#### Data for review ####

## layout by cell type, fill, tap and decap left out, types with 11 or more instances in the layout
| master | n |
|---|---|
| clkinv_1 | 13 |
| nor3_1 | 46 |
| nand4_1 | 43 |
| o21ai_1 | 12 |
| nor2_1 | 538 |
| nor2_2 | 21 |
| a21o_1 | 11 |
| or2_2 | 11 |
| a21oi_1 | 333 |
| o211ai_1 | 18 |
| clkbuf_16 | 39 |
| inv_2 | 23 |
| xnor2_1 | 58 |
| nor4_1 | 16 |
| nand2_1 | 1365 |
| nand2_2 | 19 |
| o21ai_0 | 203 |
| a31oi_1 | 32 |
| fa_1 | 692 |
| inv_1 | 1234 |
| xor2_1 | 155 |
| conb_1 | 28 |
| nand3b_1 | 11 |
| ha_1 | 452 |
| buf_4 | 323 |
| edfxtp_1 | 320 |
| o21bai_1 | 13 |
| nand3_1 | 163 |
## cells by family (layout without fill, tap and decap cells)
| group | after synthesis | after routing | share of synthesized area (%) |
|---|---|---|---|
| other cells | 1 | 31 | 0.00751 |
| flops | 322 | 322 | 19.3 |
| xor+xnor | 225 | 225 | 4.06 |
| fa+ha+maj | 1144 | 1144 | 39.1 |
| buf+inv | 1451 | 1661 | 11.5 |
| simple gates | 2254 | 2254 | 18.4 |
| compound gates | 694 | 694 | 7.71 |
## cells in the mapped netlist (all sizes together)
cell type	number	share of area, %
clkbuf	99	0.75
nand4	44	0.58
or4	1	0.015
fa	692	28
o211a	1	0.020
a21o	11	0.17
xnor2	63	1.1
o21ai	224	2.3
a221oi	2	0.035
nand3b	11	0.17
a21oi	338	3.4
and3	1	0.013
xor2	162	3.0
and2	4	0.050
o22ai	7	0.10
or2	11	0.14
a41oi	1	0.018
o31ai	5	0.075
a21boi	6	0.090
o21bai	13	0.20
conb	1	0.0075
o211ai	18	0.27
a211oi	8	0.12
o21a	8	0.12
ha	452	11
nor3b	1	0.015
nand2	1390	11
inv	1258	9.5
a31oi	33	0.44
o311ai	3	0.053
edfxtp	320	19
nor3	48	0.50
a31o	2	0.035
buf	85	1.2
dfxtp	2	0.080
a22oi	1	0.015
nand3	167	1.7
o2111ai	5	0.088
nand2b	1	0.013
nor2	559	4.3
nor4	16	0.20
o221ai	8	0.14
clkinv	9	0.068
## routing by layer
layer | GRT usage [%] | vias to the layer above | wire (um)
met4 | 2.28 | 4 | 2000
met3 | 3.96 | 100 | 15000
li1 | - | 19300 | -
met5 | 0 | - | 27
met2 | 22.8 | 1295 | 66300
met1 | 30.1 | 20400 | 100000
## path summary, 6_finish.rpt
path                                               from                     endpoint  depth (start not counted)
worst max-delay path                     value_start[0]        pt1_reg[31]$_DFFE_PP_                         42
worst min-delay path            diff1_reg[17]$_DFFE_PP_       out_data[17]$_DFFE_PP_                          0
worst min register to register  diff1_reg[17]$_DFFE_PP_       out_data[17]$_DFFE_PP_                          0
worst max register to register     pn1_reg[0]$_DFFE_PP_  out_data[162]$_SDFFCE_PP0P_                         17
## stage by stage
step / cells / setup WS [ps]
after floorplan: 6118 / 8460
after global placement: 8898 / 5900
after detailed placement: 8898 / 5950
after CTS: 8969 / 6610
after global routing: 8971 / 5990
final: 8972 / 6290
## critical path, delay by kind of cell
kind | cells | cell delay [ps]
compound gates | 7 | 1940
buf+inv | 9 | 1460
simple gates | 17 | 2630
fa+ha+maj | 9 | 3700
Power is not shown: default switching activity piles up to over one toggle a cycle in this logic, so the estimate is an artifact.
===== src/rtl/pds_ctrl.sv =====
`timescale 1ns / 1ps

module pds_ctrl #(
    parameter int MAX_POINTS = 64
) (
    input  logic                          clk,
    input  logic                          rst_n,
    input  logic                          start,
    input  logic                          last_point,
    input  logic [$clog2(MAX_POINTS+1)-1:0] n_pts,
    input  logic                          ovf,
    input  logic [22:0]                   mn,
    input  logic [22:0]                   mx,
    input  logic                          dup_found,
    output logic                          busy,
    output logic                          pt_we,
    output logic                          ovf_set,
    output logic                          set_clear,
    output logic [$clog2(MAX_POINTS)-1:0] pt_raddr,
    output logic                          dist_we,
    output logic [$clog2(MAX_POINTS*(MAX_POINTS-1)/2)-1:0] dist_waddr,
    output logic [$clog2(MAX_POINTS*(MAX_POINTS-1)/2)-1:0] dist_raddr,
    output logic                          a_cap,
    output logic                          b_cap,
    output logic                          sq_en,
    output logic                          sum_en,
    output logic                          stat_first,
    output logic                          stat_en,
    output logic                          cmp_en,
    output logic                          dup_clr,
    output logic                          done,
    output logic [22:0]                   min_dist_sq,
    output logic [22:0]                   max_dist_sq,
    output logic [10:0]                   pair_count,
    output logic [10:0]                   distinct_count,
    output logic                          empty_set,
    output logic                          overflow
);

    localparam int PAIRS = MAX_POINTS * (MAX_POINTS - 1) / 2;
    localparam int PW = $clog2(MAX_POINTS);
    localparam int CW = $clog2(MAX_POINTS + 1);
    localparam int QW = $clog2(PAIRS + 1);
    localparam int AW = $clog2(PAIRS);

    typedef enum logic [3:0] {
        S_IDLE, S_RDA, S_WA, S_RDB, S_WB, S_DIFF, S_SQ, S_SUM,
        S_SCAN, S_SCANW, S_STORE, S_DONE
    } state_t;

    state_t          state_reg;
    logic [PW-1:0]   i_reg, j_reg;
    logic [QW-1:0]   pairs_reg, scan_reg;
    logic [QW-1:0]   dist_reg;
    logic            accept;
    logic            stored;

    assign accept = start && !busy;
    assign stored = (n_pts < CW'(MAX_POINTS));

    assign pt_we   = accept && stored;
    assign ovf_set = accept && !stored;
    assign busy    = (state_reg != S_IDLE);

    // Point reads: point i on the first read, point j on the second.
    assign pt_raddr   = (state_reg == S_RDA) ? i_reg : j_reg;
    assign a_cap      = (state_reg == S_WA);
    assign b_cap      = (state_reg == S_WB);
    assign sq_en      = (state_reg == S_DIFF);
    assign sum_en     = (state_reg == S_SQ);
    assign stat_en    = (state_reg == S_SUM);
    assign stat_first = (pairs_reg == '0);
    assign dup_clr    = (state_reg == S_SUM);
    assign dist_raddr = AW'(scan_reg);
    assign cmp_en     = (state_reg == S_SCANW);
    assign dist_we    = (state_reg == S_STORE);
    assign dist_waddr = AW'(pairs_reg);
    assign set_clear  = (state_reg == S_DONE);

    // Sequencer over pairs i < j; each new distance is compared with all
    // earlier ones to count distinct nonzero values.
    always_ff @(posedge clk or negedge rst_n)
    begin
        if (!rst_n)
        begin
            state_reg      <= S_IDLE;
            i_reg          <= '0;
            j_reg          <= '0;
            pairs_reg      <= '0;
            scan_reg       <= '0;
            dist_reg       <= '0;
            done           <= 1'b0;
            min_dist_sq    <= '0;
            max_dist_sq    <= '0;
            pair_count     <= '0;
            distinct_count <= '0;
            empty_set      <= 1'b0;
            overflow       <= 1'b0;
        end
        else
        begin
            done <= 1'b0;
            case (state_reg)
                S_IDLE:
                begin
                    if (accept && last_point)
                    begin
                        i_reg     <= '0;
                        j_reg     <= PW'(1);
                        pairs_reg <= '0;
                        dist_reg  <= '0;
                        if ((n_pts + CW'(pt_we)) < CW'(2))
                        begin
                            state_reg <= S_DONE;
                        end
                        else
                        begin
                            state_reg <= S_RDA;
                        end
                    end
                end
                S_RDA:   state_reg <= S_WA;
                S_WA:    state_reg <= S_RDB;
                S_RDB:   state_reg <= S_WB;
                S_WB:    state_reg <= S_DIFF;
                S_DIFF:  state_reg <= S_SQ;
                S_SQ:    state_reg <= S_SUM;
                S_SUM:
                begin
                    scan_reg  <= '0;
                    state_reg <= (pairs_reg == '0) ? S_STORE : S_SCAN;
                end
                S_SCAN:  state_reg <= S_SCANW;
                S_SCANW:
                begin
                    if (scan_reg + 1'b1 == pairs_reg)
                    begin
                        state_reg <= S_STORE;
                    end
                    else
                    begin
                        scan_reg  <= scan_reg + 1'b1;
                        state_reg <= S_SCAN;
                    end
                end
                S_STORE:
                begin
                    if (!dup_found)
                    begin
                        dist_reg <= dist_reg + 1'b1;
                    end
                    pairs_reg <= pairs_reg + 1'b1;
                    if (CW'(j_reg) + 1'b1 < n_pts)
                    begin
                        j_reg     <= j_reg + 1'b1;
                        state_reg <= S_RDA;
                    end
                    else if (CW'(i_reg) + CW'(2) < n_pts)
                    begin
                        i_reg     <= i_reg + 1'b1;
                        j_reg     <= i_reg + PW'(2);
                        state_reg <= S_RDA;
                    end
                    else
                    begin
                        state_reg <= S_DONE;
                    end
                end
                S_DONE:
                begin
                    done           <= 1'b1;
                    empty_set      <= (pairs_reg == '0);
                    min_dist_sq    <= (pairs_reg == '0) ? 23'd0 : mn;
                    max_dist_sq    <= (pairs_reg == '0) ? 23'd0 : mx;
                    pair_count     <= 11'(pairs_reg);
                    distinct_count <= 11'(dist_reg);
                    overflow       <= ovf;
                    state_reg      <= S_IDLE;
                end
                default: state_reg <= S_IDLE;
            endcase
        end
    end

endmodule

####

# How to complete this task
Of the lines in the listing, some hold the word "after". Report how many, and only that.

# Answer
6